# WHAT IS REQUIRED
For the records below, work out the number of lines holding "Between" and reply with only that.

Saved data entries
____

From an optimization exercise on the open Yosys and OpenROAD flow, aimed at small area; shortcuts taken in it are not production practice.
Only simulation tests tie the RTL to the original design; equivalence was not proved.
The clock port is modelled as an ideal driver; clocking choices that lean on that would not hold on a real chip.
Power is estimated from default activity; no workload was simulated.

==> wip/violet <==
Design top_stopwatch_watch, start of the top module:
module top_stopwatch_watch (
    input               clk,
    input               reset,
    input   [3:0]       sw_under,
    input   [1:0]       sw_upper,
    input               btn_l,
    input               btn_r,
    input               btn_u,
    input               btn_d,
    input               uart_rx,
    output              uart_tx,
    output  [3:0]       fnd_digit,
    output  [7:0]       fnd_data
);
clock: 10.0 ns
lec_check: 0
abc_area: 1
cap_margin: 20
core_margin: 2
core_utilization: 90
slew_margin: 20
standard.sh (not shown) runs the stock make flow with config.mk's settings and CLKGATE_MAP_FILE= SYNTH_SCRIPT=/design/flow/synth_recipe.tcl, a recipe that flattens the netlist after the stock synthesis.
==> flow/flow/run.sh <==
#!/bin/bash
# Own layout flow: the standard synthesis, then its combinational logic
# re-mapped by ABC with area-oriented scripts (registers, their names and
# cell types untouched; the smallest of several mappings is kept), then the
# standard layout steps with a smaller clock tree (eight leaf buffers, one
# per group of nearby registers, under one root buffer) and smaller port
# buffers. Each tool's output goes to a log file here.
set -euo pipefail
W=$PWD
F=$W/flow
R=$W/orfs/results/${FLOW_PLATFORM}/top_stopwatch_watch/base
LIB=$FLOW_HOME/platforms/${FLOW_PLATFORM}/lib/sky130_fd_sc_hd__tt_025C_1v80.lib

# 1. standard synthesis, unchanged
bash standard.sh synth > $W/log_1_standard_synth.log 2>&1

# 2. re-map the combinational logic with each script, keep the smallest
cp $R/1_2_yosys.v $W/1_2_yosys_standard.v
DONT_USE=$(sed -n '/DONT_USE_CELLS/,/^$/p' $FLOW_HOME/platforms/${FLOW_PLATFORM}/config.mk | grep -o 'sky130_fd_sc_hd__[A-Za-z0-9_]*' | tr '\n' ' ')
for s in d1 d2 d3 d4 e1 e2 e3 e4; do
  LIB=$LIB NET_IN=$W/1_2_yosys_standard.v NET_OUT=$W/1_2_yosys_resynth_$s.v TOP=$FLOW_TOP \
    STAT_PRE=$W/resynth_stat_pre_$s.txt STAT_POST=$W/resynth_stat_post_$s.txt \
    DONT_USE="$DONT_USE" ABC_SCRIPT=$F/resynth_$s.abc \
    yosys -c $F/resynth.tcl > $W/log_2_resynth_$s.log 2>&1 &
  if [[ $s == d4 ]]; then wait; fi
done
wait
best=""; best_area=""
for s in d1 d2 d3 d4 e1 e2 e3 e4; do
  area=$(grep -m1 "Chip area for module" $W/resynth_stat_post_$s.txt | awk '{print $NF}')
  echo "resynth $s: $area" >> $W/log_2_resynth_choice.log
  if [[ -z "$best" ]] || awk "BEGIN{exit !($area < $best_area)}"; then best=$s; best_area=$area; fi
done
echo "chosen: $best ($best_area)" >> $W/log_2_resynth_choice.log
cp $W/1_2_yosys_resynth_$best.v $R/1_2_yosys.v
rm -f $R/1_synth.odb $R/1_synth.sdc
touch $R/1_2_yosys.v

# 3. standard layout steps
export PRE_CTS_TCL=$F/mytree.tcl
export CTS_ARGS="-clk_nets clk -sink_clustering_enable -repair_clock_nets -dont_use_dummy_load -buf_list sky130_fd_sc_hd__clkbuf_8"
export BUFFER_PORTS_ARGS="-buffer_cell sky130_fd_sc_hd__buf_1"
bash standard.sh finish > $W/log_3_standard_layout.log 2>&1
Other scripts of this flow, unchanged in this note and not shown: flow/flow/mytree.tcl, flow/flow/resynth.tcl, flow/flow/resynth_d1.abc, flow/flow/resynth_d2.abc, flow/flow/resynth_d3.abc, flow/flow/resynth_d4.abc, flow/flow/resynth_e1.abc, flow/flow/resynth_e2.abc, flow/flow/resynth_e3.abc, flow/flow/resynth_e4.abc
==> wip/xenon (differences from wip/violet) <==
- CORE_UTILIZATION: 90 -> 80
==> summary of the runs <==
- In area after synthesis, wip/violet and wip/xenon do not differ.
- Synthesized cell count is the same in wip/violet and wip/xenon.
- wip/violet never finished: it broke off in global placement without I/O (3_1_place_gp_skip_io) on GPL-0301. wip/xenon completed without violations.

____

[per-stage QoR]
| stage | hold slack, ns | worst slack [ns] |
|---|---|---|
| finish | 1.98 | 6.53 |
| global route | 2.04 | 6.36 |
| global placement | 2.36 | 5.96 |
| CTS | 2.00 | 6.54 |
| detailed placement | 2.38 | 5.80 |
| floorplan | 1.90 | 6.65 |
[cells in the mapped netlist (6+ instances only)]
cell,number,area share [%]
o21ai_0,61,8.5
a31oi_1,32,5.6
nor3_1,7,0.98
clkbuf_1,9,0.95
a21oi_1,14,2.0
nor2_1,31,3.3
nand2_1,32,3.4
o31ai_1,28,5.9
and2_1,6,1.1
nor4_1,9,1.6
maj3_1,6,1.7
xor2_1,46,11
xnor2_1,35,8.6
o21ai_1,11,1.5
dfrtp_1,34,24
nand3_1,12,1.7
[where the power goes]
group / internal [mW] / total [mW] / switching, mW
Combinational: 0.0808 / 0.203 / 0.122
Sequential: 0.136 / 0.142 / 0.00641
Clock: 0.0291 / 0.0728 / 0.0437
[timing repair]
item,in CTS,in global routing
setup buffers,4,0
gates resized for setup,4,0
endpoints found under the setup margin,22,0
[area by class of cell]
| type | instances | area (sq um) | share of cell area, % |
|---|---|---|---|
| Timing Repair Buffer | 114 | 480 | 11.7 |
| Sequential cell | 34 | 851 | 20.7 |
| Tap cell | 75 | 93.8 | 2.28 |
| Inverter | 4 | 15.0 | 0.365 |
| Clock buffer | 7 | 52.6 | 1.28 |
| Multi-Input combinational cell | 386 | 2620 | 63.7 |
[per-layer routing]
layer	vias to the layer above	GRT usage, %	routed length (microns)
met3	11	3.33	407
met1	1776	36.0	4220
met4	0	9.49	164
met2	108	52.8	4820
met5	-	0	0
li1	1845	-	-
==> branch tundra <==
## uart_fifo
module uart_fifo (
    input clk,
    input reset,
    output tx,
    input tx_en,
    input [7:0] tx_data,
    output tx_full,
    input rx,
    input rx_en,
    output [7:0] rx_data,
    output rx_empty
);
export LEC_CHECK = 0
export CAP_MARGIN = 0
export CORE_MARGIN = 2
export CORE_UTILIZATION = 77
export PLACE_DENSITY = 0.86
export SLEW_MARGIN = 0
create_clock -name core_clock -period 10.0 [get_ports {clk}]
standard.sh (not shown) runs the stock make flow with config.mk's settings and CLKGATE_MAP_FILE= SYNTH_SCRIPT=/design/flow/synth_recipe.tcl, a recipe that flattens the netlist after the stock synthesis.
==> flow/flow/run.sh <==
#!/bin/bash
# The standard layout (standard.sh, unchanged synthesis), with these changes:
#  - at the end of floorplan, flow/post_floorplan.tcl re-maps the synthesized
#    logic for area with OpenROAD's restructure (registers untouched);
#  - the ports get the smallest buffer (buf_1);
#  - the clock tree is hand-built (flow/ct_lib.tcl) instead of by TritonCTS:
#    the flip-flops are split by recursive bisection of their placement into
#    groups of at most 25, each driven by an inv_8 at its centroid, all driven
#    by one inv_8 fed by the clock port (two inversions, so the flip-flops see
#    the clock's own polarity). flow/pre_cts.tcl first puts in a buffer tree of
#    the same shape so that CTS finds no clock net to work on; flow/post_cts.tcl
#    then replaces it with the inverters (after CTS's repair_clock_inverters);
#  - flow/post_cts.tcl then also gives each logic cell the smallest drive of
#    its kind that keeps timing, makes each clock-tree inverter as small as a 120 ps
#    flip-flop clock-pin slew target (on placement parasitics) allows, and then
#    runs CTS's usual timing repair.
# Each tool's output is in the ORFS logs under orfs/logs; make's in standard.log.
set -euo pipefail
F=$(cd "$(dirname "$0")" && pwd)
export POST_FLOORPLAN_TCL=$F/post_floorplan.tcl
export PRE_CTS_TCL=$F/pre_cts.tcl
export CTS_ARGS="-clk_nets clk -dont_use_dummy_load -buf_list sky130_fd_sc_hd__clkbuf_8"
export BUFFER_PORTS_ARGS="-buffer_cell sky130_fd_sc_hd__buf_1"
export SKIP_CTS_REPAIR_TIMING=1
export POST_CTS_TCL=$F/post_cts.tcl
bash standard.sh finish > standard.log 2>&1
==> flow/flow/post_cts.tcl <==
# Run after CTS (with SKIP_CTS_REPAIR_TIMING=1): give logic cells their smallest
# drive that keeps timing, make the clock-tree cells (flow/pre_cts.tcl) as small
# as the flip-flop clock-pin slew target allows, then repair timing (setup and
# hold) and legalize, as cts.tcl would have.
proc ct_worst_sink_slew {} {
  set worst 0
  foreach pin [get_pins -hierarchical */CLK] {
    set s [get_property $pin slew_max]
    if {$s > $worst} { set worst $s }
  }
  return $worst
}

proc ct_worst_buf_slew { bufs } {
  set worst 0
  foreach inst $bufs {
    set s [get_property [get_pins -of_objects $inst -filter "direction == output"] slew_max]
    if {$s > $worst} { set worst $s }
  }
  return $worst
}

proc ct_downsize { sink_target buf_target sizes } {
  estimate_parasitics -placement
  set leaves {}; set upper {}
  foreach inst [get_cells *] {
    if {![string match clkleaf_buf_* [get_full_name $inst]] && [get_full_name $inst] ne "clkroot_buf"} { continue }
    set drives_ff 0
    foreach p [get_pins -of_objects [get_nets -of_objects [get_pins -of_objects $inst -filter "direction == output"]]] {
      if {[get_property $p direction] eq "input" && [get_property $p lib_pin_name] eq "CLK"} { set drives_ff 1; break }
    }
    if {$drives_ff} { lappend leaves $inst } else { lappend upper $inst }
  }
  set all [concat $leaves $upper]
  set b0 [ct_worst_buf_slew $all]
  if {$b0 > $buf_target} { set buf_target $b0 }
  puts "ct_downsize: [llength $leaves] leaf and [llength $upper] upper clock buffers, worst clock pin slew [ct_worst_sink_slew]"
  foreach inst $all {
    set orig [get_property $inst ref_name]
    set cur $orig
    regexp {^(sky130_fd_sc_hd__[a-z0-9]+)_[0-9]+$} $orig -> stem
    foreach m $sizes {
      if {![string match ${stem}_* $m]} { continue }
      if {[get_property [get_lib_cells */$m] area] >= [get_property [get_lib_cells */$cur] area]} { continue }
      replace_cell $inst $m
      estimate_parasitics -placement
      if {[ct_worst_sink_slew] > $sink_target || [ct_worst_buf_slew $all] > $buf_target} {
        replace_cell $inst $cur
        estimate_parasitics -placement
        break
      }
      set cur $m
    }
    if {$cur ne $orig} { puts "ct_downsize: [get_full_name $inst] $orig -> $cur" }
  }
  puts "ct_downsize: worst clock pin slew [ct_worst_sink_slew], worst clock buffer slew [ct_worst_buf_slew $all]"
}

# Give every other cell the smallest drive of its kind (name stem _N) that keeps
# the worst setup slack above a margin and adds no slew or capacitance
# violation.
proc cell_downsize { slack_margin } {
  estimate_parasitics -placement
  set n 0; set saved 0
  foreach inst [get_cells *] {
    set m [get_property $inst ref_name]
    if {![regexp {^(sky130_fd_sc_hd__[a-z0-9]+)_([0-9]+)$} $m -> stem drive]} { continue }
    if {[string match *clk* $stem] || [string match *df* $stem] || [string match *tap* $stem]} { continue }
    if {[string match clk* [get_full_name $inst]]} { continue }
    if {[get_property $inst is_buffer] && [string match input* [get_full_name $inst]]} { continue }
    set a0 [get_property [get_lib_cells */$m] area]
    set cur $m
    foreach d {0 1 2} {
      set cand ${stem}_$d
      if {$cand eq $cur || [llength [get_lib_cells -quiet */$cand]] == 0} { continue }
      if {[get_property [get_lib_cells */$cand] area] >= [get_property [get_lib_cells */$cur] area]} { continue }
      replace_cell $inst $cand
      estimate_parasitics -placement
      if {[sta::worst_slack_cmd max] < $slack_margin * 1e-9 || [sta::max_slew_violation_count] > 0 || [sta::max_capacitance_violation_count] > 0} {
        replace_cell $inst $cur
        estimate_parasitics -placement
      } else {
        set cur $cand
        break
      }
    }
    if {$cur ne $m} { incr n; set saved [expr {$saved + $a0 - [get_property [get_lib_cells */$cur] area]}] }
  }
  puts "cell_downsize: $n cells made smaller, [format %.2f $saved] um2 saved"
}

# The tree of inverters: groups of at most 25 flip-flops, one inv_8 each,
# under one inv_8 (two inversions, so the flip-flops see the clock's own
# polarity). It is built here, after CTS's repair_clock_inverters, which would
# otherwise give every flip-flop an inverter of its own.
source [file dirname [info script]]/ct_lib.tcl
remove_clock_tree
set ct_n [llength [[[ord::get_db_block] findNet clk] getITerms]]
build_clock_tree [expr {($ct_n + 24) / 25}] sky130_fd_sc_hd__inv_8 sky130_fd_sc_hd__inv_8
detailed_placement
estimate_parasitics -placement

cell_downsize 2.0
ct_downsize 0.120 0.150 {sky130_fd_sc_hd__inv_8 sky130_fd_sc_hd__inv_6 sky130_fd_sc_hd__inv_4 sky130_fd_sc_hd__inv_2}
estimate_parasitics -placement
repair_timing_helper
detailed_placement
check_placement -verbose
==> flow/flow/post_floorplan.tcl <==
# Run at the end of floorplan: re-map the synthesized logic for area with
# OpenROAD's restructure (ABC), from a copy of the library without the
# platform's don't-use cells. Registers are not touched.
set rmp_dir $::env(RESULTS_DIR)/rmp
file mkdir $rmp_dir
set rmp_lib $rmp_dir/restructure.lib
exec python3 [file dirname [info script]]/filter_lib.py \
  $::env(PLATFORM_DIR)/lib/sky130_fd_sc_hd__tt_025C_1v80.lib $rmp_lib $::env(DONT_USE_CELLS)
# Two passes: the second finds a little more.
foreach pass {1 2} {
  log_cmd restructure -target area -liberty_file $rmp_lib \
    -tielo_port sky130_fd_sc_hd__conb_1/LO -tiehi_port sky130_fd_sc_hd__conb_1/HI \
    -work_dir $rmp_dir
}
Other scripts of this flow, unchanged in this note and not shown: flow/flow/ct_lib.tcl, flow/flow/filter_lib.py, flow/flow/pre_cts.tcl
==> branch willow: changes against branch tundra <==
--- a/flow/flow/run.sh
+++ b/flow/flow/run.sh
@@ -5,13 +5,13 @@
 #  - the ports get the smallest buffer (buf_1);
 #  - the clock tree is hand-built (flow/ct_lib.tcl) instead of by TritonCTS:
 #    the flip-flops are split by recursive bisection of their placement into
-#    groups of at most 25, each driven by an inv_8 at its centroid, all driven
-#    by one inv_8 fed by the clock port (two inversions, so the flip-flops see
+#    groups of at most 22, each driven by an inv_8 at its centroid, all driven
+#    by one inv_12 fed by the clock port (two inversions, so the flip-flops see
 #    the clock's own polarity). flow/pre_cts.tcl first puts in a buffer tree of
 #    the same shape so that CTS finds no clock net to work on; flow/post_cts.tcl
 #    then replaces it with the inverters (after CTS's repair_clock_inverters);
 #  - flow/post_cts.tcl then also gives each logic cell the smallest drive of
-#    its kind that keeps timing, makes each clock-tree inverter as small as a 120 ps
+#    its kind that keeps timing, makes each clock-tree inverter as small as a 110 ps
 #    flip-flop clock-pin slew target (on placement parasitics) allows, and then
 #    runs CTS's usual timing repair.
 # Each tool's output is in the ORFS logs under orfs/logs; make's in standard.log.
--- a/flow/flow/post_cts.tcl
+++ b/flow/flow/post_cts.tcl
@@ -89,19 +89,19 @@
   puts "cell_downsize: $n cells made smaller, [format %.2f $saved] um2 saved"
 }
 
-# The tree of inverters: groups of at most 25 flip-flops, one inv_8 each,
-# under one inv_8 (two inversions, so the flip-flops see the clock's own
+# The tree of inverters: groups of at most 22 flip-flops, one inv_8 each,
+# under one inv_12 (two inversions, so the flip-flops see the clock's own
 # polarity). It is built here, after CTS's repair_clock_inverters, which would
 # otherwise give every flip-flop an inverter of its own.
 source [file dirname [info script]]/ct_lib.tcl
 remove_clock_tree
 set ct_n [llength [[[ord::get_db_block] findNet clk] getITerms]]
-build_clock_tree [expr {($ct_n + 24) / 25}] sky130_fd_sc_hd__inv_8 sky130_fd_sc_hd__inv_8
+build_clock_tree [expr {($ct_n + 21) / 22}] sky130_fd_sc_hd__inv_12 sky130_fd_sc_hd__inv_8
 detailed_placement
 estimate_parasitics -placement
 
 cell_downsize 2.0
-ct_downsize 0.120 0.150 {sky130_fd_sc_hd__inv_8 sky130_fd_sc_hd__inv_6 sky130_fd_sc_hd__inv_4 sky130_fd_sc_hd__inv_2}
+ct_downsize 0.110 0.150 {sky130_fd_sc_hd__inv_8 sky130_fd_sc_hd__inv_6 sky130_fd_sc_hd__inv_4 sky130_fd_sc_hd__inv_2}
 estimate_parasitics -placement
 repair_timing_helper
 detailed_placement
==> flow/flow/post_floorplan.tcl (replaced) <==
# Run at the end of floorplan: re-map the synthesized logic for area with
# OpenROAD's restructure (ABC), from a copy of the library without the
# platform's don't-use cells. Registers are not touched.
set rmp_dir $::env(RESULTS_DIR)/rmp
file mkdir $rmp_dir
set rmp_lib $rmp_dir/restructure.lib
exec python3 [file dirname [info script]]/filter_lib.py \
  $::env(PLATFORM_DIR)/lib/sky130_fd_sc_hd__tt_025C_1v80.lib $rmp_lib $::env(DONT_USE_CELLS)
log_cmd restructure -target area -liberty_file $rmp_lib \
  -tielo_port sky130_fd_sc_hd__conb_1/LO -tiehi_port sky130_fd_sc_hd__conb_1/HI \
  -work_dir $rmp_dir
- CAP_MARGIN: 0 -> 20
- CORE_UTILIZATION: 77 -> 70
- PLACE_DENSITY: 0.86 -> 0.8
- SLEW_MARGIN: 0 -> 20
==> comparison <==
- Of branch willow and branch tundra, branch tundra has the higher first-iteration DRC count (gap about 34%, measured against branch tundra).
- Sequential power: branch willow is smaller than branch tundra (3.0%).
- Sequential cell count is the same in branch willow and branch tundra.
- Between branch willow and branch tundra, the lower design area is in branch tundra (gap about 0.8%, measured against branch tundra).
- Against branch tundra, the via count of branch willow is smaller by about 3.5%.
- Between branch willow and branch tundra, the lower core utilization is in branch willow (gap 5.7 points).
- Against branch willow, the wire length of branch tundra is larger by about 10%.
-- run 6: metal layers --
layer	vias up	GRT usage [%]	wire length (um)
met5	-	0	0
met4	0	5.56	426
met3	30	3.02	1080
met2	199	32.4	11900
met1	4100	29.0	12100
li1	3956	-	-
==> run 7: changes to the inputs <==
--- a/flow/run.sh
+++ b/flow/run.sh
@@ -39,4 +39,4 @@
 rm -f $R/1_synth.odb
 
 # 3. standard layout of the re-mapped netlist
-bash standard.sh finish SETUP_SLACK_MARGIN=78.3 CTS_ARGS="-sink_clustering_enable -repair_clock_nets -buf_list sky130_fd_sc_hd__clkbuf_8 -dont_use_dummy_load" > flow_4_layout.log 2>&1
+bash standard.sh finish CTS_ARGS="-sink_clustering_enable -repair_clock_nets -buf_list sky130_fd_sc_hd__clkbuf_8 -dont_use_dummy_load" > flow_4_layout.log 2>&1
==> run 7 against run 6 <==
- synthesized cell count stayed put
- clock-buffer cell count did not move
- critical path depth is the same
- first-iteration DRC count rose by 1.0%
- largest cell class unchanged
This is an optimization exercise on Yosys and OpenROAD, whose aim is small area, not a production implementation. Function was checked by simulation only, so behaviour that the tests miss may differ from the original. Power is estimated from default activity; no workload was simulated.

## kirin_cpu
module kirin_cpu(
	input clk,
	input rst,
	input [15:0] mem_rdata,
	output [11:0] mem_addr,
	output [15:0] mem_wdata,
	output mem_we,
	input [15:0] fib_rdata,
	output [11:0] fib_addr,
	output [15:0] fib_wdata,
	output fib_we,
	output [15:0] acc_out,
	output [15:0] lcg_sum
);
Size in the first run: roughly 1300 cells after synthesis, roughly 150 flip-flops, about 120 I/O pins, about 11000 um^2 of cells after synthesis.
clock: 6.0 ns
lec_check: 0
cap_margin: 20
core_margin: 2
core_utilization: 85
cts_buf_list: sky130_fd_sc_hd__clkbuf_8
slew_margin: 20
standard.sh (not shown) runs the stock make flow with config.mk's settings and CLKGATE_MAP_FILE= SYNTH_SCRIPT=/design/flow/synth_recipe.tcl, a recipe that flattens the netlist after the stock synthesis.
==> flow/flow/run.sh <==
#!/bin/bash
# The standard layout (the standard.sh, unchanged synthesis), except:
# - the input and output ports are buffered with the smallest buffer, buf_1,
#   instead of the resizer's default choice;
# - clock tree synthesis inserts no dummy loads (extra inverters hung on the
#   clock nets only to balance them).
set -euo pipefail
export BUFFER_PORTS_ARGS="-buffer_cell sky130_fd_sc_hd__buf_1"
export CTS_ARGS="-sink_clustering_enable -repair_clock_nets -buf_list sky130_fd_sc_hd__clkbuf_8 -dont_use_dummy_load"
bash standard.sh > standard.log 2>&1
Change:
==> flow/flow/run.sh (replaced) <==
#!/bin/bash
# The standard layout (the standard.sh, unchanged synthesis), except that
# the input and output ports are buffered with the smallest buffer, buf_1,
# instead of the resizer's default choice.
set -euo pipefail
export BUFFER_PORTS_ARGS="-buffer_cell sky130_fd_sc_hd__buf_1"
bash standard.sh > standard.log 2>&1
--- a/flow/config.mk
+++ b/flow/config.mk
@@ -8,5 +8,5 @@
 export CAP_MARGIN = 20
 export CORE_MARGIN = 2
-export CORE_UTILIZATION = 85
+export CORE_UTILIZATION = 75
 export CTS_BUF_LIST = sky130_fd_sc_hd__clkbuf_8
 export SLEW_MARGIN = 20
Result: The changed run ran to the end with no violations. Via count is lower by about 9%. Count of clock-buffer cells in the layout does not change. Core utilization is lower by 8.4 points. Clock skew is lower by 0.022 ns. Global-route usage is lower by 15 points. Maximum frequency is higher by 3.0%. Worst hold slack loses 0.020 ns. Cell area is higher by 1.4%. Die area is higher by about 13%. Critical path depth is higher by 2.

____

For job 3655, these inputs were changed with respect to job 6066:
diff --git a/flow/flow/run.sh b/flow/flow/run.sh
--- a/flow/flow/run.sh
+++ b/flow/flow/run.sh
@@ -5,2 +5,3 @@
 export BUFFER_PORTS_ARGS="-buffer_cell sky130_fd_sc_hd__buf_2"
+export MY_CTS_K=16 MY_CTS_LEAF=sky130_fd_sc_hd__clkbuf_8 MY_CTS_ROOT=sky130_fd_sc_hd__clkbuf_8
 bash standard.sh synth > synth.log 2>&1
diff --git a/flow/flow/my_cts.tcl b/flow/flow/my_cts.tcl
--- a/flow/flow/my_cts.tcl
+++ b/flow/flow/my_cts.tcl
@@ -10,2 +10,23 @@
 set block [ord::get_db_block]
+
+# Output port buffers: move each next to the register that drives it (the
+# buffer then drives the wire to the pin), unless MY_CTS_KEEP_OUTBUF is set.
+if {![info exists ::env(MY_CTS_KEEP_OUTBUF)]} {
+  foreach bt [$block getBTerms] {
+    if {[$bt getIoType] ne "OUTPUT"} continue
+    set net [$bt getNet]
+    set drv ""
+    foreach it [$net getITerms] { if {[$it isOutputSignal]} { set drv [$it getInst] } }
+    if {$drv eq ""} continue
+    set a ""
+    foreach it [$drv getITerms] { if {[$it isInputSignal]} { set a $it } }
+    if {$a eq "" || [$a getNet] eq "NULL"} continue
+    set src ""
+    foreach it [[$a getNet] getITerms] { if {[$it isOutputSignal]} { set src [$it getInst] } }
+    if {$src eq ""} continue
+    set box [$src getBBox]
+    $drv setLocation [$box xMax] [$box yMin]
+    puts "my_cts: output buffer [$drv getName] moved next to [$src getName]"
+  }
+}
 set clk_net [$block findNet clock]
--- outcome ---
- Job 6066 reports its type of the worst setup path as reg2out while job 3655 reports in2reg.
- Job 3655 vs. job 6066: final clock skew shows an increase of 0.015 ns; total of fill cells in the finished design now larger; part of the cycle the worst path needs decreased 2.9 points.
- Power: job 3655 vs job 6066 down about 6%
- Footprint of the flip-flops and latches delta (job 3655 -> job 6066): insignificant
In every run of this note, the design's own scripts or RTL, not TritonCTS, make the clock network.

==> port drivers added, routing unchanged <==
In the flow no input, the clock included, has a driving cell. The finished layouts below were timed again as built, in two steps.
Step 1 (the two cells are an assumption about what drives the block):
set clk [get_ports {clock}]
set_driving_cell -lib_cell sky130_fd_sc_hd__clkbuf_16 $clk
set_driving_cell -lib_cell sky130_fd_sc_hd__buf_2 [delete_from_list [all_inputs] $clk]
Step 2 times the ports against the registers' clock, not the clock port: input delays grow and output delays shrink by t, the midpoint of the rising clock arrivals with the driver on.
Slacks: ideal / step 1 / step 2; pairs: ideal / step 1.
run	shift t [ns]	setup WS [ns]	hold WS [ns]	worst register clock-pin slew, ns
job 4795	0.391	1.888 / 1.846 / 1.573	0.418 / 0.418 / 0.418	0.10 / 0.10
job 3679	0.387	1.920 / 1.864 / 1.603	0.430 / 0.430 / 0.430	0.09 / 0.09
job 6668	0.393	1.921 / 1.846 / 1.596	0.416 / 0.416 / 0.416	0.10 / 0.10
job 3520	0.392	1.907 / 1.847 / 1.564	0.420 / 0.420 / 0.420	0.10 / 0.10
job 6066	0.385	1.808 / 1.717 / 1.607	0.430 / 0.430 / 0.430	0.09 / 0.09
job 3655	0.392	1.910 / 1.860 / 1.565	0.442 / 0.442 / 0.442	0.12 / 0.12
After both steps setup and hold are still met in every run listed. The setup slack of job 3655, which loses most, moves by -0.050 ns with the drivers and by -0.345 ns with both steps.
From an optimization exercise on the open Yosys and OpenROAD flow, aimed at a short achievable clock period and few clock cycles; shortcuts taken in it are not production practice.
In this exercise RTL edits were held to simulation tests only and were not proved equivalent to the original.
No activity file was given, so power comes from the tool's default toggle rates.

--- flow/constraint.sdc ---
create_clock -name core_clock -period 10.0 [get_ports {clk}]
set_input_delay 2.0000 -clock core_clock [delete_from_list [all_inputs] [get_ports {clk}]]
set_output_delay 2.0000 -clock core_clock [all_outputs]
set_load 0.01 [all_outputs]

____

# RESPONSE AREA
2